Saturday, October 26, 2013

"A bit more duvet in the bass drum, please..."



 The history of the tea towel in rock occupies a sadly neglected nook in the overall pantheon of the fables of the deconstruction of pop history. Greil Marcus barely touches upon it, Johnny Rogan dismisses it in a paragraph, and only Donovan’s perpetual claim that he invented it on every BBC 4 documentary about the sixties that he can claw his way into briefly keeps the subject hovering athwart the listening public’s consciousness. 

 Like most people, I first became aware of the phenomenon when watching footage of the legendary rooftop concert performed by The Beatles during the sessions for what eventually became Let It Be. Most people can’t get past the horrific plastic mac Ringo is sporting (possibly one of Maureen’s) but once can tear your eyes away it is clear that he has customised his drum kit by carefully placing a tea towel over firstly the floor tom and then the snare. Before the invention of those little gummy blue pads that you can now attach to your drum heads and in the absence of the gaffa tape first introduced to Liverpool by merchant seamen in the thirties (and then eagerly swapped like gum, chocolates and silk stockings with GIs during the war by impressionable young percussionists throughout the home counties) this was the only way to damp down an overly timbalesque snare. With the experience of unsuccessfully trying to record the drum part for Tomorrow Never Knows while the kit was set up in the revolving door at the EMI offices in Manchester Square (John Lennon apparently wanted it to sound like “…a thousand Tibetan monks all paradiddling on temple drums at once”) still fresh in his mind Ringo would have been careful not to draw any attention to issues with recording the kit, and it is also enchanting to think of him absent-mindedly reading a humorous summary of the laws of cricket, or looking at Giles Martin’s and classmates’ handprints, or perhaps reflecting on some mawkish poetry about a mother’s love whilst shuffling his way through Get Back.
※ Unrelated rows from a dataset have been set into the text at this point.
## config.mk

```make
export PLATFORM = sky130hd
export DESIGN_NAME = fetch_stage
export DESIGN_NICKNAME = d
export VERILOG_FILES = /design/src/rtl/fetch_stage.sv
export SDC_FILE = /design/constraint.sdc
export NUM_CORES = 1
export LEC_CHECK = 0
export CORE_MARGIN = 2
export CORE_UTILIZATION = 30
export DETAILED_ROUTE_END_ITERATION = 10
export GPL_ROUTABILITY_DRIVEN = 1
export RECOVER_POWER = 100
export SETUP_SLACK_MARGIN = 0.02
export SYNTH_ARGS = -nofsm -noshare
export SYNTH_HDL_FRONTEND = slang
export SYNTH_SLANG_ARGS = --single-unit
export TNS_END_PERCENT = 10
```

## constraint.sdc

```tcl
create_clock -name clk -period 17.5 [get_ports clk]
set_input_delay 3.5 -clock clk [delete_from_list [all_inputs] [get_ports clk]]
set_output_delay 3.5 -clock clk [all_outputs]
set_load 0.02 [all_outputs]
```

## src/rtl/fetch_stage.sv

```systemverilog
// rtl/fetch_stage.sv - instruction fetch stage: PC generation, req/ack memory port, instruction buffer
//
// Fetches 32-bit words through a single-outstanding req/ack port and buffers up to DEPTH words
// with their PCs. The head word is presented to decode with a ready level and a toggle trigger.
// A branch flushes the buffer and restarts fetching at the new target.
//
// Ports:
//   clk, reset              clock; synchronous active-high reset
//   memReq, memAddr         read request (held until memAck) and word-aligned address
//   memAck, memData         one-cycle acknowledge with the returned word
//   dataOut, pcOut          head instruction word and its PC
//   readyOut, triggerOut    buffer non-empty; toggles once per new head word
//   ackIn                   decode consumes the head word
//   branchIn, branchAddr    redirect request and target
module fetch_stage #(
    parameter logic [31:0] RESET_PC = 32'h0000_0000,
    parameter int          DEPTH    = 2
) (
    input  logic        clk,
    input  logic        reset,
    output logic        memReq,
    output logic [31:0] memAddr,
    input  logic        memAck,
    input  logic [31:0] memData,
    output logic [31:0] dataOut,
    output logic [31:0] pcOut,
    output logic        readyOut,
    output logic        triggerOut,
    input  logic        ackIn,
    input  logic        branchIn,
    input  logic [31:0] branchAddr
);

    localparam int              PW         = (DEPTH > 1) ? $clog2(DEPTH) : 1;
    localparam int              CW         = $clog2(DEPTH + 1);
    localparam logic [31:0]     RESET_ADDR = {RESET_PC[31:2], 2'b00};
    localparam logic [CW-1:0]   FULL_COUNT = CW'(DEPTH);
    localparam logic [PW-1:0]   LAST_PTR   = PW'(DEPTH - 1);

    typedef enum logic {
        S_ISSUE,
        S_WAIT
    } state_t;

    state_t          state;
    state_t          nextState;
    logic [31:0]     pc;
    logic            discard;
    logic [CW-1:0]   count;
    logic [PW-1:0]   headPtr;
    logic [PW-1:0]   tailPtr;
    logic [PW-1:0]   headNext;
    logic [PW-1:0]   tailNext;
    logic [31:0]     dataBuf [DEPTH];
    logic [31:0]     pcBuf   [DEPTH];
    logic            issue;
    logic            ackTaken;
    logic            push;
    logic            pop;
    logic            headNew;
    logic            headAdvance;
    logic            unusedBranchLsb;

    assign unusedBranchLsb = &{1'b0, branchAddr[1:0]};

    always_ff @(posedge clk) begin
        if (reset) begin
            state <= S_ISSUE;
        end else begin
            state <= nextState;
        end
    end

    // Only one request is ever outstanding, so in ISSUE the in-flight count is zero and the
    // room check reduces to count < DEPTH. A branch cycle never issues: the pc is being
    // replaced, and the next cycle issues from the new target.
    always_comb begin
        nextState = state;
        memReq    = 1'b0;
        issue     = 1'b0;
        ackTaken  = 1'b0;
        case (state)
            S_ISSUE: begin
                if (!branchIn && (count < FULL_COUNT)) begin
                    issue     = 1'b1;
                    nextState = S_WAIT;
                end
            end
            S_WAIT: begin
                memReq = 1'b1;
                if (memAck) begin
                    ackTaken  = 1'b1;
                    nextState = S_ISSUE;
                end
            end
            default: nextState = S_ISSUE;
        endcase
    end

    assign push     = ackTaken && !discard && !branchIn;
    assign pop      = ackIn && (count != '0) && !branchIn;
    assign headNext = (headPtr == LAST_PTR) ? '0 : headPtr + PW'(1);
    assign tailNext = (tailPtr == LAST_PTR) ? '0 : tailPtr + PW'(1);

    // A new head appears either when a word lands in an empty buffer (or replaces the last
    // word being popped), or when a pop exposes an entry already waiting behind the head.
    assign headNew     = push && ((count == '0) || (pop && (count == CW'(1))));
    assign headAdvance = pop && (count > CW'(1));
    assign readyOut    = (count != '0);

    always_ff @(posedge clk) begin
        if (reset) begin
            memAddr    <= RESET_ADDR;
            pc         <= RESET_ADDR;
            discard    <= 1'b0;
            count      <= '0;
            headPtr    <= '0;
            tailPtr    <= '0;
            dataOut    <= '0;
            pcOut      <= '0;
            triggerOut <= 1'b0;
        end else begin
            if (issue) begin
                memAddr <= pc;
            end

            if (branchIn) begin
                pc <= {branchAddr[31:2], 2'b00};
            end else if (push) begin
                pc <= pc + 32'd4;
            end

            // The request in flight at a branch still completes; its word is thrown away.
            if (ackTaken) begin
                discard <= 1'b0;
            end else if (branchIn && (state == S_WAIT)) begin
                discard <= 1'b1;
            end

            if (branchIn) begin
                count   <= '0;
                headPtr <= '0;
                tailPtr <= '0;
            end else begin
                if (push) begin
                    tailPtr <= tailNext;
                end
                if (pop) begin
                    headPtr <= headNext;
                end
                if (push && !pop) begin
                    count <= count + CW'(1);
                end else if (pop && !push) begin
                    count <= count - CW'(1);
                end
            end

            if (headNew) begin
                dataOut    <= memData;
                pcOut      <= memAddr;
                triggerOut <= ~triggerOut;
            end else if (headAdvance) begin
                dataOut    <= dataBuf[headNext];
                pcOut      <= pcBuf[headNext];
                triggerOut <= ~triggerOut;
            end
        end
    end

    // Buffer storage carries no reset; validity is tracked entirely by count and the pointers.
    always_ff @(posedge clk) begin
        if (push) begin
            dataBuf[tailPtr] <= memData;
            pcBuf[tailPtr]   <= memAddr;
        end
    end

endmodule

```

==> flow_summary.ini <==
[global_route]
grt_pass1_vias = 6845
overflow = 0
grt_pass1_wl_mm = 38.4
track_usage_pct = 14.3
met1_usage_pct = 19.5
antenna_found_initial = 1
grt-busiest-layer = met2
grt_use_met2_pct = 23.7
grt_use_met3_pct = 2.27
grt_max_degree = 79

[critical_path]
crit_path_max_fanout = 62
r2r_setup_slack_ns = 12.26
critPathMaxStageDelay_ns = 3.50
arrival_ns = 8.82
cp-start-kind = input port
cp.depth = 4
cp_top_family = simple AND/OR/NAND/NOR gates
slowest_stage = and2_0
rr_worst_depth = 2
cp_num_buf_inv = 2
crit_type = in2reg
required_ns = 17.51
worstPathCellList = dlygate4sd3_1 > clkbuf_1 > nor4bb_1 > and2_0
endpoint_kind = flip-flop

[cts]
cts_resized = 0
postCtsSetupBuffers = 0
cts_buffers = 27
cts_tree = built
cts_buffer_depth = 3
clk_latency_ns = 0.52
clkSlewWorstSetupHoldPaths_ns = 0.06
cts_root_buf = clkbuf_16
cts_hold_buf = 0
clock_sinks = 253
cts.htree.levels = 1

[route]
routed_wl_mm = 25.4
firstDrtPassIters = 6
vias_per_cell = 4.86
remaining_drc_errors = 0
drt_iter0_markers = 345
vias = 7094
drtAntennaViolNets = 0
wl_per_cell_um = 17.4

[die]
coreArea_sq_um = 32500
dieArea_sq_um = 34500
start_util_pct = 30.5
dieWidth_um = 186
dieHeight_um = 186
rows = 66
ios = 168

[logic_synthesis]
synth.most_common_cell = nand2_1
netlist_instances = 856
synth_edf_count = 124
ys_types = 46
synth_area_leaders = edfxtp_1 (38%), dfxtp_1 (26%), mux2_2 (6.9%), nand2_1 (5.1%), a21oi_1 (4.9%)
synth_top_area_share_pct = 37.5
synthTopCellsByCount = nand2_1 (135), dfxtp_1 (129), edfxtp_1 (124)
avgSynthCellArea_sq_um = 11.6
synth-seq-cells = 253
async_flop_share_pct = 0
synth_top_area_cell = edfxtp_1
synth.yosys.warnings = 0
synth_flop_cell = dfxtp_1
yosysSeqAreaShare_pct = 63.6
syn-cell-area_sq_um = 9920

[timing]
fin_crit_ns = 8.81
hold_ws_ns = 0.448
fin_ws_ns = 8.69
rsz0062_at_grt = no
skew_ns = 0.00417
post-route-period-util_pct = 50.3
drv_slew = 335
fin_setup_tns_ns = 0
maxSlewHeadroom_pct = -217
fmax_mhz = 114
setup_viol = 0
tightestPinTransition_ns = 4.75
hold_violations = 0

[power_and_ir_drop]
powerDensity_nw_per_um2 = 103
vdd_ir_drop_max_mv = 0.0644
fin_total_pwr_mw = 1.32
swShare_pct = 21.8
power.leakage_nw = 4.27
p_switching_mw = 0.288
pwr-share-clk_pct = 45.5
p_int_mw = 1.03
p_comb_share_pct = 5.5
p_seq_share_pct = 49.1

[worst_hold_path]
min_path_type = reg2reg
hold_depth = 2

[job]
timing.max_cap.violations = 7

[outcome]
violations = max-capacitance violations, max-slew violations
outcome = finished, violations left

[cells_and_area]
area_delta_synth_final_pct = 29.4
final_nets = 1068
final_layout_size_suffix_gt1_share_pct = 11.8
fill_cells = 3159
stdcell_count = 1459

[placement]
place.gp.congestion = 0.749
place_inst = 1408
port_buffers = 161
dp_hpwl_mm = 15.6
dpl_worst_slack_ns = 10.72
 Ringo was not alone in his pursuit of sonic experimentation. Across town Dave Mattacks, newly installed as drummer of incipient folk rockers Fairport Convention was struggling to reproduce the loose sound of Levon Helm’s kit as heard on The Band’s Music from Big Pink. “We ended up draping a tea towel across the snare to mute it – give it that subdued basement feel” he told Patrick Humphries some years later in a conversation recounted in the Fairport biography Meet by the Fridge

 Sometimes the old ways are the best. Only last week I myself was involved in recording an acoustic session wherein le batterie, even lovingly attended to with brushes by our sensitive and attentive percussionist, was overwhelming the delicate nuance of the banjo accompaniment. With a knowing sideways glance and a nod to the long and noble tradition of thinking outside the box our drummer rushed to the kitchen, returning with a lovingly wefted little Fairtrade cotton number which he draped over the snare in order to dampen down the intrusive rattle.
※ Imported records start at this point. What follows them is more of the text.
### src/rtl/pkt_departure_pacer.sv
// Releases each packet's header once time_now reaches tuser timestamp + offset, then enforces a min idle gap.
// Zero-latency pass-through; backpressure passes straight through, tvalid never retracts once shown.
module pkt_departure_pacer
   import pacer_pkg::*;
#(
   parameter int C_AXIS_DATA_WIDTH     = 256,
   parameter int C_AXIS_TUSER_WIDTH    = 128,
   parameter int C_TUSER_TIMESTAMP_POS = 32,
   parameter int C_GAP_WIDTH           = 16
) (
   input  logic                            axi_aclk,
   input  logic                            axi_reset,
   input  logic [C_AXIS_DATA_WIDTH-1:0]    s_axis_tdata,
   input  logic [C_AXIS_DATA_WIDTH/8-1:0]  s_axis_tstrb,
   input  logic [C_AXIS_TUSER_WIDTH-1:0]   s_axis_tuser,
   input  logic                            s_axis_tvalid,
   output logic                            s_axis_tready,
   input  logic                            s_axis_tlast,
   output logic [C_AXIS_DATA_WIDTH-1:0]    m_axis_tdata,
   output logic [C_AXIS_DATA_WIDTH/8-1:0]  m_axis_tstrb,
   output logic [C_AXIS_TUSER_WIDTH-1:0]   m_axis_tuser,
   output logic                            m_axis_tvalid,
   input  logic                            m_axis_tready,
   output logic                            m_axis_tlast,
   input  logic [TS_WIDTH-1:0]             time_now,
   input  logic                            cfg_ts_en,
   input  logic [TS_WIDTH-1:0]             cfg_ts_offset,
   input  logic [C_GAP_WIDTH-1:0]          cfg_min_gap,
   output logic [31:0]                     stat_pkt_count,
   output logic [31:0]                     stat_late_count
);

   logic [1:0]                 state, state_nxt;
   logic                       hold;
   logic                       pass_en, hs, eop, gap_load, gap_done;
   logic                       due, late;
   logic [TUSER_MAX_WIDTH-1:0] tuser_ext;
   logic [TS_WIDTH-1:0]        target;
   logic signed [TS_WIDTH-1:0] diff;

   assign tuser_ext = TUSER_MAX_WIDTH'(s_axis_tuser);
   assign target    = ts_extract(tuser_ext, C_TUSER_TIMESTAMP_POS) + cfg_ts_offset;
   assign diff      = ts_diff(time_now, target);
   // A target over 2^31 ahead aliases to "past": released at once and counted late.
   assign due       = !cfg_ts_en || !diff[TS_WIDTH-1];
   assign late      = cfg_ts_en && !diff[TS_WIDTH-1] && (diff != '0);

   always_comb begin
      pass_en = 1'b0;
      if (!axi_reset) begin
         case (state)
            ST_IDLE: pass_en = due | hold;
            ST_BODY: pass_en = 1'b1;
            default: pass_en = 1'b0;
         endcase
      end
   end

   assign m_axis_tdata  = s_axis_tdata;
   assign m_axis_tstrb  = s_axis_tstrb;
   assign m_axis_tuser  = s_axis_tuser;
   assign m_axis_tlast  = s_axis_tlast;
   assign m_axis_tvalid = s_axis_tvalid & pass_en;
   assign s_axis_tready = m_axis_tready & pass_en;
   assign hs            = s_axis_tvalid & m_axis_tready & pass_en;

   always_comb begin
      state_nxt = state;
      eop       = 1'b0;
      case (state)
         ST_IDLE: begin
            if (hs) begin
               if (s_axis_tlast)
                  eop = 1'b1;
               else
                  state_nxt = ST_BODY;
            end
         end
         ST_BODY: if (hs && s_axis_tlast) eop = 1'b1;
         ST_GAP:  if (gap_done) state_nxt = ST_IDLE;
         default: state_nxt = ST_IDLE;
      endcase
      if (eop)
         state_nxt = (cfg_min_gap == '0) ? ST_IDLE : ST_GAP;
   end

   assign gap_load = eop && (cfg_min_gap != '0);

   pacer_gap_counter #(
      .C_GAP_WIDTH (C_GAP_WIDTH)
   ) u_gap (
      .axi_aclk  (axi_aclk),
      .axi_reset (axi_reset),
      .load      (gap_load),
      .load_val  (cfg_min_gap),
      .done      (gap_done)
   );

   always_ff @(posedge axi_aclk) begin
      if (axi_reset) begin
         state           <= ST_IDLE;
         hold            <= 1'b0;
         stat_pkt_count  <= '0;
         stat_late_count <= '0;
      end else begin
         state <= state_nxt;
         // Once a header is visible it stays visible, whatever happens to time or cfg.
         if (hs)
            hold <= 1'b0;
         else if (state == ST_IDLE && m_axis_tvalid)
            hold <= 1'b1;
         if (eop)
            stat_pkt_count <= stat_pkt_count + 32'd1;
         if (hs && state == ST_IDLE && late)
            stat_late_count <= stat_late_count + 32'd1;
      end
   end

endmodule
 It turns out than in these days of electronic gizmos and digitally-manipulated sound technology, where decades of improvisation and recording expertise and moving the mics and damping the room and tweaking the EQs have been reduced to bits and VDUs, you can now just buy a plug-in.       

3 comments:

nigelthebald said...

Then there's Rick Kemp of Steeleye Span wit a sponge under the strings of his bass.

nigelthebald said...

I tried to give up "H" while typing that last post, but it's incredibly addictive, and I fell off the wagon almost immediately...

Philb said...

I'll never forget Jools Holland improving Andy Summers' guitar sound no end by yanking the lead out.